== RECORDS FOR THE EXERCISE ==

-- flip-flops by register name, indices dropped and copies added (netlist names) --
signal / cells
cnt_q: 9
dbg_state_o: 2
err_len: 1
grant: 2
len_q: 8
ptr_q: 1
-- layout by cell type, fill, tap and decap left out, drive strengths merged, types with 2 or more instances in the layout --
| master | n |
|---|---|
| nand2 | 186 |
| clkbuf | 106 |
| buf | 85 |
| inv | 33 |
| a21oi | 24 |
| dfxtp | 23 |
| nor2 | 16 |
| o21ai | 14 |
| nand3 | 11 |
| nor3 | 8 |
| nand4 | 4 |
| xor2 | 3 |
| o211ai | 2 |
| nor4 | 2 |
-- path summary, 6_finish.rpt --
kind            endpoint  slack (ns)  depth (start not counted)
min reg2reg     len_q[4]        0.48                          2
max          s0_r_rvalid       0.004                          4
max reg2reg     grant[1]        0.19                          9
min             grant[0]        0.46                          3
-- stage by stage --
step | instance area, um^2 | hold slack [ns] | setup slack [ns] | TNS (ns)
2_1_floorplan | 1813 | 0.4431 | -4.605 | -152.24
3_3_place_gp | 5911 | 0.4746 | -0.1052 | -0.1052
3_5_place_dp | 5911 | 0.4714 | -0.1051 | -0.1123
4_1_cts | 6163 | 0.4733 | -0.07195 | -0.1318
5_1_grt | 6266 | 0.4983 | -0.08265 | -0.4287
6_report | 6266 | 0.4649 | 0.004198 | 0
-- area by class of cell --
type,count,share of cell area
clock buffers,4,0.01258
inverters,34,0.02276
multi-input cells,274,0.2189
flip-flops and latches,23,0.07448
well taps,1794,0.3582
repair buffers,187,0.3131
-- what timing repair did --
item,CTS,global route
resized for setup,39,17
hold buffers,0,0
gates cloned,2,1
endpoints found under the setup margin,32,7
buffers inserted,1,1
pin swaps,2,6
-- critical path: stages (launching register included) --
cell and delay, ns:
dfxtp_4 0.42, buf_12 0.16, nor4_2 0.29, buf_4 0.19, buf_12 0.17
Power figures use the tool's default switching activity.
**src/rtl/vga_timing_pkg.sv**
```systemverilog
`timescale 1ns/1ps
`default_nettype none
// ============================================================================
// vga_timing_pkg : 800x600 @ 60 Hz VGA timing defaults and window helpers
// Revision       : 1.0
// ============================================================================
package vga_timing_pkg;

   localparam int unsigned c_CNT_W = 11;
   typedef logic [c_CNT_W-1:0] coord_t;

   localparam int unsigned c_H_SYNC   = 128;
   localparam int unsigned c_H_BACK   = 88;
   localparam int unsigned c_H_ACTIVE = 800;
   localparam int unsigned c_H_FRONT  = 40;

   localparam int unsigned c_V_SYNC   = 4;
   localparam int unsigned c_V_BACK   = 23;
   localparam int unsigned c_V_ACTIVE = 600;
   localparam int unsigned c_V_FRONT  = 1;

   localparam coord_t c_COORD_INVALID = 11'h7FF;

   function automatic int unsigned axis_total(input int unsigned sync, back, active, front);
      return sync + back + active + front;
   endfunction

   function automatic int unsigned act_start(input int unsigned sync, back);
      return sync + back;
   endfunction

   function automatic int unsigned act_end(input int unsigned sync, back, active);
      return sync + back + active - 1;
   endfunction

endpackage
`default_nettype wire

```
**src/rtl/vga_axis_counter.sv**
```systemverilog
`timescale 1ns/1ps
`default_nettype none
// ============================================================================
// vga_axis_counter : wrap-around raster counter with sync/active decode
// Revision         : 1.0
// ============================================================================
module vga_axis_counter
   import vga_timing_pkg::*;
#(
   parameter int unsigned TOTAL     = 1056,
   parameter int unsigned SYNC_LEN  = 128,
   parameter int unsigned ACT_START = 216,
   parameter int unsigned ACT_END   = 1015
) (
   input  logic   clk_i,
   input  logic   rst_i,
   input  logic   en_i,
   output coord_t count_o,
   output logic   in_sync_o,
   output logic   in_active_o
);

   coord_t count_q;
   coord_t count_d;
   logic   w_at_end;

   assign w_at_end = (count_q == coord_t'(TOTAL - 1));

   always_comb begin
      count_d = count_q;
      if (en_i) begin
         count_d = w_at_end ? '0 : count_q + 1'b1;
      end
   end

   always_ff @(posedge clk_i) begin
      if (rst_i) begin
         count_q <= '0;
      end else begin
         count_q <= count_d;
      end
   end

   assign count_o     = count_q;
   assign in_sync_o   = (count_q < coord_t'(SYNC_LEN));
   assign in_active_o = (count_q >= coord_t'(ACT_START)) && (count_q <= coord_t'(ACT_END));

endmodule
`default_nettype wire

```
**src/rtl/vga_sync_ctrl.sv**
```systemverilog
`timescale 1ns/1ps
`default_nettype none
// ============================================================================
// vga_sync_ctrl : VGA raster timing generator with early pixel request
// Revision      : 1.0
// ============================================================================
module vga_sync_ctrl
   import vga_timing_pkg::*;
#(
   parameter int unsigned H_SYNC   = c_H_SYNC,
   parameter int unsigned H_BACK   = c_H_BACK,
   parameter int unsigned H_ACTIVE = c_H_ACTIVE,
   parameter int unsigned H_FRONT  = c_H_FRONT,
   parameter int unsigned V_SYNC   = c_V_SYNC,
   parameter int unsigned V_BACK   = c_V_BACK,
   parameter int unsigned V_ACTIVE = c_V_ACTIVE,
   parameter int unsigned V_FRONT  = c_V_FRONT,
   parameter bit          SYNC_POL = 1'b1
) (
   input  logic        vga_clk,
   input  logic        sys_rst,
   input  logic [2:0]  pix_data,
   output logic [10:0] pix_x,
   output logic [10:0] pix_y,
   output logic        hsync,
   output logic        vsync,
   output logic [2:0]  vga_rgb
);

   localparam int unsigned H_TOTAL     = axis_total(H_SYNC, H_BACK, H_ACTIVE, H_FRONT);
   localparam int unsigned V_TOTAL     = axis_total(V_SYNC, V_BACK, V_ACTIVE, V_FRONT);
   localparam int unsigned H_ACT_START = act_start(H_SYNC, H_BACK);
   localparam int unsigned H_ACT_END   = act_end(H_SYNC, H_BACK, H_ACTIVE);
   localparam int unsigned V_ACT_START = act_start(V_SYNC, V_BACK);
   localparam int unsigned V_ACT_END   = act_end(V_SYNC, V_BACK, V_ACTIVE);

   coord_t w_h_cnt;
   coord_t w_v_cnt;
   logic   w_h_wrap;
   logic   w_h_in_sync;
   logic   w_v_in_sync;
   logic   w_h_in_active;
   logic   w_v_in_active;
   logic   w_h_in_req;
   logic   w_req;

   assign w_h_wrap = (w_h_cnt == coord_t'(H_TOTAL - 1));

   vga_axis_counter #(
      .TOTAL     (H_TOTAL),
      .SYNC_LEN  (H_SYNC),
      .ACT_START (H_ACT_START),
      .ACT_END   (H_ACT_END)
   ) u_h_cnt (
      .clk_i       (vga_clk),
      .rst_i       (sys_rst),
      .en_i        (1'b1),
      .count_o     (w_h_cnt),
      .in_sync_o   (w_h_in_sync),
      .in_active_o (w_h_in_active)
   );

   vga_axis_counter #(
      .TOTAL     (V_TOTAL),
      .SYNC_LEN  (V_SYNC),
      .ACT_START (V_ACT_START),
      .ACT_END   (V_ACT_END)
   ) u_v_cnt (
      .clk_i       (vga_clk),
      .rst_i       (sys_rst),
      .en_i        (w_h_wrap),
      .count_o     (w_v_cnt),
      .in_sync_o   (w_v_in_sync),
      .in_active_o (w_v_in_active)
   );

   // Request one pixel ahead so the source's registered data lands on its column.
   assign w_h_in_req = (w_h_cnt >= coord_t'(H_ACT_START - 1)) &&
                       (w_h_cnt <= coord_t'(H_ACT_END - 1));
   assign w_req      = w_h_in_req & w_v_in_active;

   assign pix_x   = w_req ? (w_h_cnt - coord_t'(H_ACT_START - 1)) : c_COORD_INVALID;
   assign pix_y   = w_req ? (w_v_cnt - coord_t'(V_ACT_START))     : c_COORD_INVALID;
   assign hsync   = w_h_in_sync ? SYNC_POL : ~SYNC_POL;
   assign vsync   = w_v_in_sync ? SYNC_POL : ~SYNC_POL;
   assign vga_rgb = (w_h_in_active & w_v_in_active) ? pix_data : 3'b000;

endmodule
`default_nettype wire

```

===

WORK TASK:
The answer must be every line from the records above that contains "repair".

RESULT OF THIS TASK:
repair buffers,187,0.3131
-- what timing repair did --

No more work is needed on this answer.